«No tengas miedo de lo que vas a sufrir, pues el diablo pondrá a prueba a algunos de ustedesy los echará en la cárcel, y allí tendrán que sufrir Tú séfiel hasta la muerte, y yo te daré la corona de la vida. ‘El que salga vencedor, no sufrirá el daño de la segunda muerte»». Apocalipsis 2: 10-11, RVC
EL PAGO QUE DA EL PECADO es la muerte, pero el don de Dios es vida eterna en unión con Cristo Jesús, nuestro Señor» (Rom. 6: 23, DHH). Mientras la vida eterna es la herencia de los justos, la muerte es la porción de los impíos. Moisés propuso a los israelitas: «Hoy te doy a elegir entre la vida y la muerte, entre el bien y el mal» (Deut. 30: 15, NVI). La muerte de la cual se habla en este pasaje no es aquella a la que fue condenado Adán, pues toda la humanidad sufre la penalidad de su transgresión. Aquí se trata de «la muerte segunda» (Apoc. 20: 14) puesta en contraste con la vida eterna.

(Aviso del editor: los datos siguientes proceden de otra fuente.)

File: src/wsmp_pkg.sv
`default_nettype none

package wsmp_pkg;

	// configuration register indexes
	localparam int CFG_IDX_W = 3;
	localparam logic [CFG_IDX_W-1:0] CFG_WSM_ID   = 3'd0;
	localparam logic [CFG_IDX_W-1:0] CFG_CHAN_ID  = 3'd1;
	localparam logic [CFG_IDX_W-1:0] CFG_RATE_ID  = 3'd2;
	localparam logic [CFG_IDX_W-1:0] CFG_POWER_ID = 3'd3;
	localparam logic [CFG_IDX_W-1:0] CFG_MIN_SIZE = 3'd4;
	localparam logic [CFG_IDX_W-1:0] CFG_MAX_SCAN = 3'd5;

	// register reset values
	localparam logic [7:0] RST_WSM_ID   = 8'd128;
	localparam logic [7:0] RST_CHAN_ID  = 8'd15;
	localparam logic [7:0] RST_RATE_ID  = 8'd16;
	localparam logic [7:0] RST_POWER_ID = 8'd4;
	localparam logic [7:0] RST_MIN_SIZE = 8'd16;
	localparam logic [7:0] RST_MAX_SCAN = 8'd20;

	// result status codes
	localparam logic [2:0] ST_OK        = 3'd0;
	localparam logic [2:0] ST_TOO_SHORT = 3'd1;
	localparam logic [2:0] ST_BAD_PSID  = 3'd2;
	localparam logic [2:0] ST_NO_WSM    = 3'd3;
	localparam logic [2:0] ST_TRUNC     = 3'd4;

	// psid prefix masks and patterns
	localparam logic [7:0] PFX4_MASK = 8'hF0;
	localparam logic [7:0] PFX4_VAL  = 8'hE0;
	localparam logic [7:0] PFX3_MASK = 8'hE0;
	localparam logic [7:0] PFX3_VAL  = 8'hC0;
	localparam logic [7:0] PFX2_MASK = 8'hC0;
	localparam logic [7:0] PFX2_VAL  = 8'h80;
	localparam logic [7:0] PFX1_MASK = 8'h80;
	localparam logic [7:0] PFX1_VAL  = 8'h00;

	typedef enum logic [6:0] {
		PH_IDLE = 7'b0000001,
		PH_PSID = 7'b0000010,
		PH_SCAN = 7'b0000100,
		PH_ELEN = 7'b0001000,
		PH_EVAL = 7'b0010000,
		PH_PHI  = 7'b0100000,
		PH_PLO  = 7'b1000000
	} wsmp_phase_t;

	typedef enum logic [1:0] {
		EL_NONE = 2'd0,
		EL_CHAN = 2'd1,
		EL_RATE = 2'd2,
		EL_POW  = 2'd3
	} wsmp_elem_t;

	typedef struct packed {
		logic [7:0] wsm_id;
		logic [7:0] chan_id;
		logic [7:0] rate_id;
		logic [7:0] power_id;
		logic [7:0] min_frame_size;
		logic [7:0] max_scan_offset;
	} wsmp_cfg_t;

	typedef struct packed {
		logic [7:0]  data_byte;
		logic        frame_start;
		logic [15:0] frame_size;
	} wsmp_byte_t;

	typedef struct packed {
		logic [2:0]        status;
		logic [7:0]        header_length;
		logic [7:0]        version;
		logic [2:0]        psid_length;
		logic [31:0]       psid;
		logic [7:0]        channel;
		logic [7:0]        rate;
		logic signed [7:0] tx_power;
		logic [15:0]       payload_length;
	} wsmp_result_t;

	// psid length from the prefix bits of its first byte, zero if invalid
	function automatic logic [2:0] prefix_len(input logic [7:0] b);
		logic [2:0] n;
		if ((b & PFX4_MASK) == PFX4_VAL) n = 3'd4;
		else if ((b & PFX3_MASK) == PFX3_VAL) n = 3'd3;
		else if ((b & PFX2_MASK) == PFX2_VAL) n = 3'd2;
		else if ((b & PFX1_MASK) == PFX1_VAL) n = 3'd1;
		else n = 3'd0;
		return n;
	endfunction

endpackage

`default_nettype wire

File: src/wsmp_if.sv
`default_nettype none


interface wsmp_hdr_if;
	logic              valid;
	logic              ready;
	logic [2:0]        status;
	logic [7:0]        header_length;
	logic [7:0]        version;
	logic [2:0]        psid_length;
	logic [31:0]       psid;
	logic [7:0]        channel;
	logic [7:0]        rate;
	logic signed [7:0] tx_power;
	logic [15:0]       payload_length;

	modport source (output valid, status, header_length, version, psid_length, psid,
		channel, rate, tx_power, payload_length, input ready);
	modport sink (input valid, status, header_length, version, psid_length, psid,
		channel, rate, tx_power, payload_length, output ready);
endinterface


`default_nettype wire

File: src/wsmp_out_buf.sv
`default_nettype none

module wsmp_out_buf import wsmp_pkg::*; (
	input  wire          clk,
	input  wire          arst_n,
	input  wire          push,
	input  wsmp_result_t push_data,
	output logic         full,
	wsmp_hdr_if.source   hdr
);

	logic [1:0]   count_q;
	wsmp_result_t head_q, tail_q;
	logic         pop;

	assign pop  = hdr.valid && hdr.ready;
	assign full = (count_q == 2'd2);

	always_ff @(posedge clk or negedge arst_n) begin
		if (!arst_n) begin
			count_q <= '0;
		end else begin
			count_q <= count_q + {1'b0, push} - {1'b0, pop};
		end
	end

	always_ff @(posedge clk) begin
		if (pop) begin
			if (push && count_q == 2'd1) begin
				head_q <= push_data;
			end else begin
				head_q <= tail_q;
			end
			if (push && count_q == 2'd2) tail_q <= push_data;
		end else if (push) begin
			if (count_q == 2'd0) begin
				head_q <= push_data;
			end else begin
				tail_q <= push_data;
			end
		end
	end

	assign hdr.valid          = (count_q != 2'd0);
	assign hdr.status         = head_q.status;
	assign hdr.header_length  = head_q.header_length;
	assign hdr.version        = head_q.version;
	assign hdr.psid_length    = head_q.psid_length;
	assign hdr.psid           = head_q.psid;
	assign hdr.channel        = head_q.channel;
	assign hdr.rate           = head_q.rate;
	assign hdr.tx_power       = head_q.tx_power;
	assign hdr.payload_length = head_q.payload_length;

endmodule

`default_nettype wire

File: src/flat_wrapper.sv
// flat-port wrapper written by rule: the top's interface ports become plain ports
module wsmp_out_buf_flat import wsmp_pkg::*;
  (clk, arst_n, push, push_data, full, hdr_valid, hdr_status, hdr_header_length, hdr_version, hdr_psid_length, hdr_psid, hdr_channel, hdr_rate, hdr_tx_power, hdr_payload_length, hdr_ready);
  wsmp_hdr_if hdr_i ();
  input  wire clk;
  input  wire arst_n;
  input  wire push;
  input  wsmp_result_t push_data;
  output logic full;
  output wire logic [$bits(hdr_i.valid)-1:0] hdr_valid;
  output wire logic [$bits(hdr_i.status)-1:0] hdr_status;
  output wire logic [$bits(hdr_i.header_length)-1:0] hdr_header_length;
  output wire logic [$bits(hdr_i.version)-1:0] hdr_version;
  output wire logic [$bits(hdr_i.psid_length)-1:0] hdr_psid_length;
  output wire logic [$bits(hdr_i.psid)-1:0] hdr_psid;
  output wire logic [$bits(hdr_i.channel)-1:0] hdr_channel;
  output wire logic [$bits(hdr_i.rate)-1:0] hdr_rate;
  output wire logic [$bits(hdr_i.tx_power)-1:0] hdr_tx_power;
  output wire logic [$bits(hdr_i.payload_length)-1:0] hdr_payload_length;
  input wire logic [$bits(hdr_i.ready)-1:0] hdr_ready;
  assign hdr_valid = hdr_i.valid;
  assign hdr_status = hdr_i.status;
  assign hdr_header_length = hdr_i.header_length;
  assign hdr_version = hdr_i.version;
  assign hdr_psid_length = hdr_i.psid_length;
  assign hdr_psid = hdr_i.psid;
  assign hdr_channel = hdr_i.channel;
  assign hdr_rate = hdr_i.rate;
  assign hdr_tx_power = hdr_i.tx_power;
  assign hdr_payload_length = hdr_i.payload_length;
  assign hdr_i.ready = hdr_ready;
  wsmp_out_buf u_core (.clk(clk), .arst_n(arst_n), .push(push), .push_data(push_data), .full(full), .hdr(hdr_i));
endmodule
File: config.mk
export PLATFORM = sky130hd
export DESIGN_NAME = wsmp_out_buf_flat
export DESIGN_NICKNAME = d
export VERILOG_FILES = /design/src/wsmp_pkg.sv /design/src/wsmp_if.sv /design/src/wsmp_out_buf.sv /design/src/flat_wrapper.sv
export SDC_FILE = /design/constraint.sdc
export NUM_CORES = 1
export LEC_CHECK = 0
export ABC_AREA = 1
export BUFFER_PORTS_ARGS = -buffer_cell sky130_fd_sc_hd__buf_2
export CAP_MARGIN = 10
export CORE_MARGIN = 4
export CORE_UTILIZATION = 45
export DETAILED_ROUTE_END_ITERATION = 12
export PLACE_DENSITY = 0.77
export SLEW_MARGIN = 30
export SYNTH_ARGS = -nofsm -noshare
export SYNTH_HDL_FRONTEND = slang
export SYNTH_SLANG_ARGS = --single-unit
export TNS_END_PERCENT = 20
File: constraint.sdc
create_clock -name clk -period 8 [get_ports clk]
set_clock_uncertainty 0.2 [all_clocks]
set_input_delay 0.4 -clock clk [delete_from_list [all_inputs] [get_ports clk]]
set_output_delay 0.4 -clock clk [all_outputs]
set_load 0.05 [all_outputs]
## Word-level counts from Yosys, hierarchy flattened

Cells that the tools add are included.

- Register bits: 190
- ROM bits: 0
- Bits in writable memories: 0
- Bits in latches: 0
- Input bits: 98
- Memories: 0
- Output and inout port bits: 96
- Word-level logic and storage cells: 42

- Muxes and demuxes: 8
- Equal/unequal tests: 4
- Divide/modulo/power cells: 0
- Add/subtract/negate cells: 2
- Bitwise logic cells: 0
- Multipliers: 0
- Shift operators: 0
- Order comparisons: 0
- Reduce and logical (&&, ||, !) cells: 9

Operator list:

| cell | number |
|---|---|
| 94-bit two-way mux | 8 |
| 2-bit nonzero test | 3 |
| 1-bit logical AND | 3 |
| 3-bit AND reduction | 1 |
| 2-bit by 1-bit adder with 2-bit output | 1 |
| 2-bit by 1-bit equality test with 1-bit output, second input constant | 1 |
| 2-bit equality test, second input constant | 1 |
| 2-bit logical NOT | 1 |
| 2-bit by 1-bit != test with 1-bit output, second input constant | 1 |
| 2-bit != test, second input constant | 1 |
| 2-bit AND reduction | 1 |
| 2-bit by 1-bit subtractor with 2-bit output | 1 |

## Depth between registers and ports, before layout

- Depth after elaboration: 4
- Gate-level depth with buffers: 9
- Depth with buffers taken out: 7

## Worst setup path before layout

No wires, ideal clock.

- Kind: input port to flip-flop
- Start point: input hdr_ready
- End point: register u_core.tail_q[0] (netlist name) (enable)
- Required time: 7.137 ns
- Setup time: 0.663 ns
- Data arrival time: 7.163 ns
- Buffers on the path: 2
- Setup slack: -0.025 ns
- Cell stages on the path: 5
- Cell sequence: buf_2 -> buf_2 -> nand2_1 -> inv_1 -> nor3_1

- Cells in the longest elaborated chain, start to end: 3
- Elaborated cells on any way between the ends: 5
- Classes of those cells: eq/ne (2); reduce/logical (3)

RTL lines:

| item | RTL line | source |
|---|---|---|
| start: declaration | flat_wrapper.sv:20 | `input wire logic [$bits(hdr_i.ready)-1:0] hdr_ready;` |
| 1-bit logical AND * | wsmp_out_buf.sv:16 | `assign pop = hdr.valid && hdr.ready;` |
| 2-bit != test (no line), or another cell as far along | n/a |  |
| 3-bit AND reduction (no line) * | n/a |  |
| end signal: assignment | wsmp_out_buf.sv:34 | `if (push && count_q == 2'd2) tail_q <= push_data;` |
| end signal: assignment | wsmp_out_buf.sv:39 | `tail_q <= push_data;` |
| end: declaration | wsmp_out_buf.sv:13 | `wsmp_result_t head_q, tail_q;` |

Mark *: on every way between the ends. The rest lies on a longest branch, timed or not.
A chain may end at the register's enable or synchronous reset.

## Worst setup path after layout

- Start point: input hdr_ready
- End point: register u_core.head_q (netlist bit u_core.hdr.payload_length[12]) (enable)

- Cells in the longest elaborated chain, start to end: 3
- Elaborated cells on any way between the ends: 4
- Classes of those cells: reduce/logical (4)

RTL lines:

| item | RTL line | source |
|---|---|---|
| 1-bit logical AND * | wsmp_out_buf.sv:16 |  |
| 2-bit nonzero test (no line) | n/a |  |
| 2-bit AND reduction (no line) * | n/a |  |
| end signal: assignment | wsmp_out_buf.sv:30 | `head_q <= push_data;` |
| end signal: assignment | wsmp_out_buf.sv:32 | `head_q <= tail_q;` |
| end signal: assignment | wsmp_out_buf.sv:37 | `head_q <= push_data;` |
| end: declaration | wsmp_out_buf.sv:13 |  |

Marks and branches as above.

Como consecuencia del pecado de Adán, la muerte pasó a toda la humanidad. Todos descendemos igualmente a la tumba. Y debido lo establecido en el plan de salvación, todos saldrán de los sepulcros. «Ha de haber resurrección de los muertos, así de justos como de injustos». «Porque así como en Adán todos mueren, así también en Cristo todos serán vivificados» (Hech. 24: 15; 1 Cor. 15: 22). Destaca, sin embargo, una diferencia entre los dos grupos que serán resucitados. «Todos los que están en los sepulcros oirán su voz», la del Hijo del hombre, «y los que hicieron lo bueno saldrán a resurrección de vida; pero los que hicieron lo malo, a resurrección de condenación» (Juan 5: 28-29). Los que hayan sido «tenidos por dignos» de resucitar para vida son llamados «Bienaventurados y santos». «La segunda muerte no tiene poder sobre estos» (Luc. 21 : 36; Apoc. 20:6). Pero los que no se hayan asegurado el perdón, por medio del arrepentimiento y de la fe, recibirán el castigo correspondiente a la transgresión: «la paga del pecado» (Rom. 6: 23).— El conflicto de los siglos, cap. 34, pp. 532-533.
Y todos los redimidos, —jóvenes y mayores, grandes y pequeños— depositan sus resplandecientes coronas a los pies del Redentor, y se postran en adoración ante a Aquel que vive para siempre jamás. La bellísima tierra nueva, con todo su esplendor, es la etema herencia de los santos.— Primeros escritos, cap. 72, p. 356.